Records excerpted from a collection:
This is an optimization exercise on Yosys and OpenROAD, whose aim is small area and few clock cycles, not a production implementation. In this exercise RTL edits were held to simulation tests only and were not proved equivalent to the original. In runs 4 and 5 the design's own scripts or RTL, not TritonCTS, make the clock network. The clock input has no modelled driver; a real chip could not lean on it and would need a root buffer or a full tree. Power is estimated from default activity; no workload was simulated.

<file path="flow/s02.script">
strash
dc2
&get -n
&st
&dch
&nf -a -p -F 8 -A 4 -C 32
&put
topo
dnsize
</file>
<file path="flow/my_synth.tcl">
# synth_recipe.tcl, except that Yosys's abc maps the logic with each of the
# ABC scripts named in $MY_ABC_SCRIPTS (flow/s*.script) and keeps the
# smallest result. Registers are mapped before abc, so they come out as in
# the standard synthesis.
proc synth {args} { yosys synth -nofsm -noshare {*}$args }
proc abc_area_now {} {
  set libargs {}
  foreach lib $::env(LIB_FILES) { lappend libargs -liberty $lib }
  set s [tee -q -s result.string stat {*}$libargs]
  if {[regexp {Chip area for module '[^']*': ([0-9.]+)} $s -> a]} { return $a }
  return 1e18
}
proc abc {args} {
  set i [lsearch $args -script]
  if {$i < 0 || ![info exists ::env(MY_ABC_SCRIPTS)]} { yosys abc {*}$args; return }
  yosys design -save pre_abc
  set best 1e18
  foreach scr $::env(MY_ABC_SCRIPTS) {
    yosys design -load pre_abc
    set a $args
    lset a [expr {$i+1}] $scr
    yosys abc {*}$a
    set area [abc_area_now]
    puts "MY_ABC: $scr -> $area"
    if {$area < $best} { set best $area; yosys design -save best_abc }
  }
  yosys design -load best_abc
  puts "MY_ABC: kept $best"
}
source $::env(SCRIPTS_DIR)/synth.tcl
# left out here: clear keep_hierarchy, flatten, clean up, hide names made inside functions, write 1_2_yosys.v
</file>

What you are asked to do: Pull out all lines of the data with the string "puts".

Your solution:
    puts "MY_ABC: $scr -> $area"
  puts "MY_ABC: kept $best"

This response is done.